### What to work on
Your task is to transcribe the entries below exactly, from their first line down to the line containing "create_clock -name clk", and to stop there.

Segment Start: Given data

[config.mk]
export PLATFORM = sky130hd
export DESIGN_NAME = vga_timing_gen
export DESIGN_NICKNAME = d
export VERILOG_FILES = /design/src/rtl/vga_timing_gen.sv
export SDC_FILE = /design/constraint.sdc
export NUM_CORES = 1
export LEC_CHECK = 0
export BUFFER_PORTS_ARGS = -buffer_cell sky130_fd_sc_hd__buf_2
export CORE_MARGIN = 2
export CORE_UTILIZATION = 45
export CTS_CLUSTER_SIZE = 30
export DETAILED_ROUTE_END_ITERATION = 10
export PLACE_DENSITY = 0.62
export SYNTH_ARGS = -nofsm -noshare
export SYNTH_HDL_FRONTEND = slang
export SYNTH_SLANG_ARGS = --single-unit
[constraint.sdc]
create_clock -name clk -period 6.9 [get_ports clk]
set_input_delay 1.035 -clock clk [delete_from_list [all_inputs] [get_ports clk]]
set_output_delay 1.035 -clock clk [all_outputs]
set_load 0.01 [all_outputs]
[src/rtl/vga_timing_gen.sv]
// -----------------------------------------------------------------------------
// vga_timing_gen
//   Parameterised VGA raster timing generator. Divides clk down to a pixel
//   strobe, walks a horizontal/vertical counter pair over the full raster and
//   produces sync pulses, the visible-area flag, line/frame strobes and a frame
//   counter. Every output is registered and describes the CounterX/CounterY
//   presented in the same cycle.
//
// Ports
//   clk            in   system clock
//   rst_n          in   asynchronous reset, active low
//   en             in   run enable; low freezes the raster (strobes read 0)
//   pix_ce         out  one-clk pulse on the first clk of each new pixel
//   CounterX       out  current pixel column, 0..H_TOTAL-1
//   CounterY       out  current line, 0..V_TOTAL-1
//   inDisplayArea  out  CounterX < H_ACTIVE && CounterY < V_ACTIVE
//   vga_h_sync     out  horizontal sync, active level H_POL
//   vga_v_sync     out  vertical sync, active level V_POL
//   line_start     out  pix_ce && CounterX == 0
//   frame_start    out  pix_ce && CounterX == 0 && CounterY == 0
//   frame_count    out  frames started since reset, wraps 65535 -> 0
// -----------------------------------------------------------------------------
module vga_timing_gen #(
   parameter int   CLK_DIV  = 2,
   parameter int   H_ACTIVE = 640,
   parameter int   H_FP     = 16,
   parameter int   H_SYNC   = 96,
   parameter int   H_BP     = 48,
   parameter int   V_ACTIVE = 480,
   parameter int   V_FP     = 10,
   parameter int   V_SYNC   = 2,
   parameter int   V_BP     = 33,
   parameter logic H_POL    = 1'b0,
   parameter logic V_POL    = 1'b0,
   parameter int   XW       = 10,
   parameter int   YW       = 10
) (
   input  logic          clk,
   input  logic          rst_n,
   input  logic          en,
   output logic          pix_ce,
   output logic [XW-1:0] CounterX,
   output logic [YW-1:0] CounterY,
   output logic          inDisplayArea,
   output logic          vga_h_sync,
   output logic          vga_v_sync,
   output logic          line_start,
   output logic          frame_start,
   output logic [15:0]   frame_count
);

   localparam int H_TOTAL = H_ACTIVE + H_FP + H_SYNC + H_BP;
   localparam int V_TOTAL = V_ACTIVE + V_FP + V_SYNC + V_BP;

   // A one-bit divider is kept even for CLK_DIV=1; it simply never leaves 0.
   localparam int DW = (CLK_DIV > 1) ? $clog2(CLK_DIV) : 1;

   localparam logic [DW-1:0] DIV_LAST = DW'(CLK_DIV - 1);

   localparam logic [XW-1:0] X_LAST     = XW'(H_TOTAL - 1);
   localparam logic [XW-1:0] X_ACT_END  = XW'(H_ACTIVE);
   localparam logic [XW-1:0] X_SYNC_BEG = XW'(H_ACTIVE + H_FP);
   localparam logic [XW-1:0] X_SYNC_END = XW'(H_ACTIVE + H_FP + H_SYNC);

   localparam logic [YW-1:0] Y_LAST     = YW'(V_TOTAL - 1);
   localparam logic [YW-1:0] Y_ACT_END  = YW'(V_ACTIVE);
   localparam logic [YW-1:0] Y_SYNC_BEG = YW'(V_ACTIVE + V_FP);
   localparam logic [YW-1:0] Y_SYNC_END = YW'(V_ACTIVE + V_FP + V_SYNC);

   logic [DW-1:0] divCnt;
   logic          advance;
   logic [XW-1:0] nextX;
   logic [YW-1:0] nextY;
   logic          nextAtOrigin;
   logic          nextDisp;
   logic          nextHSync;
   logic          nextVSync;

   // ---- pixel divider ------------------------------------------------------
   assign advance = en && (divCnt == DIV_LAST);

   always_ff @(posedge clk or negedge rst_n) begin
      if (!rst_n) begin
         divCnt <= '0;
      end else if (en) begin
         divCnt <= (divCnt == DIV_LAST) ? '0 : divCnt + DW'(1);
      end
   end

   // ---- next raster position and its decode --------------------------------
   // Flags are decoded from the position being entered so that, once
   // registered, they line up with the counters in the same cycle.
   always_comb begin
      nextX = CounterX;
      nextY = CounterY;
      if (CounterX == X_LAST) begin
         nextX = '0;
         nextY = (CounterY == Y_LAST) ? '0 : CounterY + YW'(1);
      end else begin
         nextX = CounterX + XW'(1);
      end

      nextAtOrigin = (nextX == '0) && (nextY == '0);
      nextDisp     = (nextX < X_ACT_END) && (nextY < Y_ACT_END);
      nextHSync    = ((nextX >= X_SYNC_BEG) && (nextX < X_SYNC_END)) ? H_POL : ~H_POL;
      nextVSync    = ((nextY >= Y_SYNC_BEG) && (nextY < Y_SYNC_END)) ? V_POL : ~V_POL;
   end

   // ---- registered raster state --------------------------------------------
   // Reset parks on the last blanking pixel so the first advance lands on
   // (0,0) and raises frame_start.
   always_ff @(posedge clk or negedge rst_n) begin
      if (!rst_n) begin
         CounterX      <= X_LAST;
         CounterY      <= Y_LAST;
         inDisplayArea <= 1'b0;
         vga_h_sync    <= ~H_POL;
         vga_v_sync    <= ~V_POL;
         frame_count   <= '0;
      end else if (advance) begin
         CounterX      <= nextX;
         CounterY      <= nextY;
         inDisplayArea <= nextDisp;
         vga_h_sync    <= nextHSync;
         vga_v_sync    <= nextVSync;
         if (nextAtOrigin) begin
            frame_count <= frame_count + 16'd1;
         end
      end
   end

   // ---- per-pixel strobes ---------------------------------------------------
   // High for exactly the clk after an advance edge; zero whenever en is low.
   always_ff @(posedge clk or negedge rst_n) begin
      if (!rst_n) begin
         pix_ce      <= 1'b0;
         line_start  <= 1'b0;
         frame_start <= 1'b0;
      end else begin
         pix_ce      <= advance;
         line_start  <= advance && (nextX == '0);
         frame_start <= advance && nextAtOrigin;
      end
   end

endmodule

# Word level (Yosys, flattened, before mapping)
# Cells that the tools add are included.
dict set report totals {
  memories 0
  latchBits 0
  inputBits 3
  mem_bits_ro 0
  output_inout_bits 42
  ff_bits 43
  mem_bits_rw 0
}
dict set report classes {
  addsub 4
  n_reduce_logical 10
  order_cmp 6
  n_bitwise 0
  muxes 6
  eq_ne 2
  div_mod_pow 0
  n_shift 0
  n_mul 0
}
# operator n
set op_table {}
lappend op_table {{$mux W10} 3}
lappend op_table {{$add A10 B1 Y10 const B} 2}
lappend op_table {{$eq A10 B10 Y1 const B} 2}
lappend op_table {{$logic_not A10 Y1} 2}
lappend op_table {{$lt A10 B10 Y1 const B} 2}
lappend op_table {{$lt A10 B9 Y1 const B} 2}
lappend op_table {{$add A16 B1 Y16 const B} 1}
lappend op_table {{$ge A10 B10 Y1 const B} 1}
lappend op_table {{$ge A10 B9 Y1 const B} 1}
lappend op_table {{$logic_and A1 B1 Y1} 7}
lappend op_table {{$mux W1} 3}
lappend op_table {{$reduce_and A2 Y1} 1}
lappend op_table {{$add A1 B1 Y1 const B} 1}

# Logic depth before layout (Yosys ltp)
dict set report logic_depth {
  ltp_word 6
  ltp_mapped 11
  ltp_nobuf 9
}

# Least setup slack after synthesis
# Ideal clock, no wire load.
dict set report synth_path {
  path_type {register -> register}
  startpoint {reg CounterX[0]}
  endpoint {reg frame_count[1]}
  arrival_time_ns 3.317
  path_slack_ns 3.458
  path_stages_with_launch 10
  period_less_slack_ns 3.442
  t_required_ns 6.775
  setup_ns 0.125
  n_path_buf 1
  path_cell_list {dfstp_2 -> ha_1 -> clkbuf_1 -> nand4_4 -> nor4_1 -> xnor2_1 -> nand3_1 -> a211oi_1 -> or4b_4 -> mux2_4}
}
dict set report synth_via {
  elab_chain_len 5
  elab_cells_between_ends 8
  classes_between {add/sub (1); eq/ne (1); mux (2); reduce/logical (4)}
}
# element line_no
set synth_lines {}
lappend synth_lines {{start, declared} 42} ;# output logic [XW-1:0] CounterX,
lappend synth_lines {{start signal, assigned} 121} ;# CounterX <= nextX;
lappend synth_lines {{$add A10 B1 Y10 / $eq A10 B10 Y1 (equally long branches)} {100, 96}}
lappend synth_lines {{$mux W10} 96} ;# if (CounterX == X_LAST) begin
lappend synth_lines {{$logic_not A10 Y1} 103} ;# nextAtOrigin = (nextX == '0) && (nextY == '0);
lappend synth_lines {{$logic_and A1 B1 Y1 *} 103}
lappend synth_lines {{$reduce_and A2 Y1 (no line) *} n/a}
lappend synth_lines {{end signal, assigned} 127} ;# frame_count <= frame_count + 16'd1;
lappend synth_lines {{end, declared} 49} ;# output logic [15:0] frame_count
# Mark *: on every way between the ends. The rest lies on a longest branch, timed or not.
# A chain may end at the register's enable or synchronous reset.

# Final worst setup path
dict set report layout_path {
  startpoint {reg CounterX[0]}
  endpoint {reg frame_count[13]}
}
# The elaborated chain is that of the path after synthesis.

==> impl_metrics.py <==
metrics = {
    "outcome": {
        "status": "completed",
    },
    "cells_and_area": {
        "num_antenna_cells": 0,
        "drive_gt1_share_pct": 23.3,
        "area_growth_pct": 13.9,
        "finish.instance_area_sq_mm": 0.00291,
        "fill_cells": 537,
        "finalNetCount": 329,
    },
    "floorplanning": {
        "dieArea_sq_mm": 0.00631,
        "core_area_sq_mm": 0.00551,
        "fp.dieW_um": 79.4,
        "io_pins": 45,
        "rows": 27,
        "start_util_pct": 46.5,
        "die_h_um": 79.4,
    },
    "grt": {
        "grt_pass1_wl_um": 9750,
        "grt_pass1_vias": 1959,
        "grt_overflow": 0,
        "grtUsageTotal_pct": 19.7,
        "antenna_found_initial": 0,
        "grt_max_degree": 44,
    },
    "route": {
        "avgViaCountPerCell": 5.57,
        "dr.pass1.iters": 4,
        "drc_errors": 0,
        "wl_per_cell_um": 14.7,
        "drt-initial-drc-count": 87,
        "vias": 2193,
        "ant_nets": 0,
        "routed_wl_um": 5790,
    },
    "timing": {
        "setup_viol": 0,
        "tns_ns": 0,
        "finalHoldViolations": 0,
        "worst_pin_slew_ns": 1.17,
        "drv_slew": 0,
        "rsz0062_at_grt": "no",
        "relSlewSlack_pct": 21.4,
        "fin_crit_sh_pct": 55.8,
        "skew_ns": 0.0102,
        "fmax_mhz": 260,
        "period_minus_slack_ns": 3.85,
        "whs_ns": 0.466,
    },
    "setup_path": {
        "worstRegToRegCells": 8,
        "cp_data_required_time_ns": 7.09,
        "r2r-end": "frame_count[13]$_DFFE_PN0P_",
        "crit_arrival_ns": 4.04,
        "endpoint_kind": "flop",
        "r2r-start": "CounterX[0]$_DFFE_PN1P_",
        "path_cells": "ha_1 > and4_1 > nand3_1 > o31ai_1 > o211ai_1 > nor4_2 > nand4_1 > xnor2_1",
        "startpoint_type": "flop",
        "critical_path_class": "reg -> reg",
        "reg2reg_slack_ns": 3.05,
        "cp_slowest_cell": "nor4_2",
        "slowest_delay_ns": 1.03,
        "worstPathMaxFanout": 14,
    },
    "logic_synthesis": {
        "synthesis.nets": 289,
        "synth_seq_cells": 43,
        "synth-seq-area-share_pct": 42.6,
        "ys_warn_count": 0,
        "synth_flop_cell": "dfrtp_1",
        "synth_area_per_cell_sq_um": 9.11,
        "synthDistinctLibCells": 55,
        "synth_edf_count": 0,
        "synthesis.area_sq_mm": 0.00256,
        "synth-async-reset-ratio_pct": 100,
        "syn_inst": 281,
    },
    "clocking": {
        "clk_pin_slew_ns": 0.08,
        "tritoncts": "yes",
        "ctsResizeCount": 0,
        "root_buffer": "clkbuf_8",
        "clk-insertion-delay-late_ns": 0.30,
        "cts_sinks": 43,
        "cts_htree_levels": 2,
        "clockBufferDepth": 2,
        "cts_hold_buffers": 0,
        "cts_buffers": 5,
        "postCtsSetupBuffers": 0,
    },
    "hold_path": {
        "hold_class": "reg -> reg",
        "hold_depth": 1,
        "holdCritStartpoint": "frame_count[15]$_DFFE_PN0P_",
        "hold_path_end": "frame_count[15]$_DFFE_PN0P_",
    },
    "placed_design": {
        "place_congestion": 0.932,
        "place_area_sq_mm": 0.00282,
        "port_buffers": 44,
        "dp_hpwl_um": 4060,
    },
    "pwr": {
        "total_power_uw": 682,
        "leakage_uw": 0.00132,
        "p_per_area_mw_per_mm2": 234,
        "ir_drop_mv": 0.154,
    },
    "job": {
        "max_cap_viol_count": 0,
    },
}
per-stage QoR:
stage / util (%) / instances / worst slack, ns
CTS: 52.9 / 394 / 3.04
finish: 52.9 / 394 / 3.05
global placement: 51.3 / 386 / 3.20
detailed placement: 51.3 / 386 / 3.07
floorplan: - / 281 / 3.46
global route: 52.9 / 394 / 2.61
layout make-up:
| cell class | count | area [sq um] | share of cell area, % |
|---|---|---|---|
| clock buffers | 7 | 86.3 | 2.96 |
| multi-input cells | 213 | 1370 | 46.8 |
| repair buffers | 45 | 228 | 7.81 |
| inverters | 13 | 48.8 | 1.67 |
| flip-flops and latches | 43 | 1090 | 37.4 |
| clock inverters | 1 | 5.00 | 0.172 |
| well taps | 72 | 90.1 | 3.09 |
cells in the mapped netlist (2+ instances only):
library cell / instances / area, sq um
a211oi_1: 2 / 15.0
a21oi_1: 10 / 50.1
and2_0: 2 / 12.5
and2_1: 2 / 12.5
and3_1: 8 / 50.1
and3_2: 2 / 15.0
and4_1: 3 / 26.3
clkbuf_1: 10 / 37.5
dfrtp_1: 31 / 776
dfstp_2: 12 / 315
ha_1: 5 / 62.6
inv_1: 12 / 45.0
nand2_1: 35 / 131
nand3_1: 29 / 145
nand4_1: 7 / 43.8
nor2_1: 14 / 52.6
nor3_1: 4 / 20.0
nor3b_1: 3 / 22.5
nor4_1: 2 / 12.5
o211ai_1: 2 / 15.0
o21ai_0: 17 / 85.1
o311ai_0: 2 / 17.5
o31ai_1: 3 / 22.5
or3_1: 4 / 25.0
or4b_4: 2 / 27.5
xnor2_1: 25 / 219
xor2_1: 5 / 43.8
how the worst max path moves through the flow:
stage / from / endpoint / slack, ns / cells after the start
final: CounterX[0]$_DFFE_PN1P_ / frame_count[13]$_DFFE_PN0P_ / 3.05 / 8
after global routing: CounterX[0]$_DFFE_PN1P_ / frame_count[13]$_DFFE_PN0P_ / 2.61 / 8
after floorplan: CounterX[0]$_DFFE_PN1P_ / frame_count[1]$_DFFE_PN0P_ / 3.46 / 9
after detailed placement: CounterX[0]$_DFFE_PN1P_ / frame_count[13]$_DFFE_PN0P_ / 3.07 / 8
after global placement: CounterX[0]$_DFFE_PN1P_ / frame_count[13]$_DFFE_PN0P_ / 3.20 / 8
after CTS: CounterX[0]$_DFFE_PN1P_ / frame_count[13]$_DFFE_PN0P_ / 3.04 / 8
registers in the layout (all words and copies together) (netlist names):
signal / cells
frame_start: 1
frame_count: 16
line_start: 1
CounterX: 10
pix_ce: 1
CounterY: 10
inDisplayArea: 1
divCnt: 1
vga_h_sync: 1
vga_v_sync: 1
placed cells by master (no fill, tap or decap), types with 2 or more instances in the layout:
cell type and instances:
a211oi_1 2, a21oi_1 10, and2_0 2, and2_1 2
and3_1 8, and3_2 2, and4_1 3, buf_2 44
clkbuf_8 6, dfrtp_1 31, dfstp_2 12, ha_1 5
inv_1 12, nand2_1 35, nand3_1 29, nand4_1 7
nor2_1 14, nor3_1 4, nor3b_1 3, nor4_1 2
o211ai_1 2, o21ai_0 17, o311ai_0 2, o31ai_1 3
or3_1 4, or4b_4 2, xnor2_1 25, xor2_1 5
critical path, delay by kind of cell (launching register included):
family | cells | cell delay [ns]
and+or+nand+nor | 4 | 1.93
AOI/OAI and AO/OA | 2 | 0.65
DFF | 1 | 0.60
adders and majority gates | 1 | 0.35
xor gates and xnor gates | 1 | 0.19
power breakdown:
group	switching (uW)	leakage [uW]	total, uW	internal, uW
Sequential	49.1	0.000548	348	299
Combinational	102	0.000729	169	66.8
Clock	84.4	0.0000482	165	80.8
logic make-up after synthesis:
kind of cell / count (synthesis) / synth area share [%]
compound gates: 47 / 11.5
xor+xnor: 30 / 10.3
fa+ha+maj: 5 / 2.44
buf+inv: 25 / 4.01
flops: 43 / 42.6
mux: 2 / 0.978
simple gates: 129 / 28.2
per-layer routing:
layer	share of wire, %	GRT usage, %
met3	5.4	3.62
met5	0	0
met4	1.5	6.55
met1	48	27.8
met2	45	30.5
No activity file was read; power rests on OpenSTA's default activity.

Segment End: Given data

### Answer section
[config.mk]
export PLATFORM = sky130hd
export DESIGN_NAME = vga_timing_gen
export DESIGN_NICKNAME = d
export VERILOG_FILES = /design/src/rtl/vga_timing_gen.sv
export SDC_FILE = /design/constraint.sdc
export NUM_CORES = 1
export LEC_CHECK = 0
export BUFFER_PORTS_ARGS = -buffer_cell sky130_fd_sc_hd__buf_2
export CORE_MARGIN = 2
export CORE_UTILIZATION = 45
export CTS_CLUSTER_SIZE = 30
export DETAILED_ROUTE_END_ITERATION = 10
export PLACE_DENSITY = 0.62
export SYNTH_ARGS = -nofsm -noshare
export SYNTH_HDL_FRONTEND = slang
export SYNTH_SLANG_ARGS = --single-unit
[constraint.sdc]
create_clock -name clk -period 6.9 [get_ports clk]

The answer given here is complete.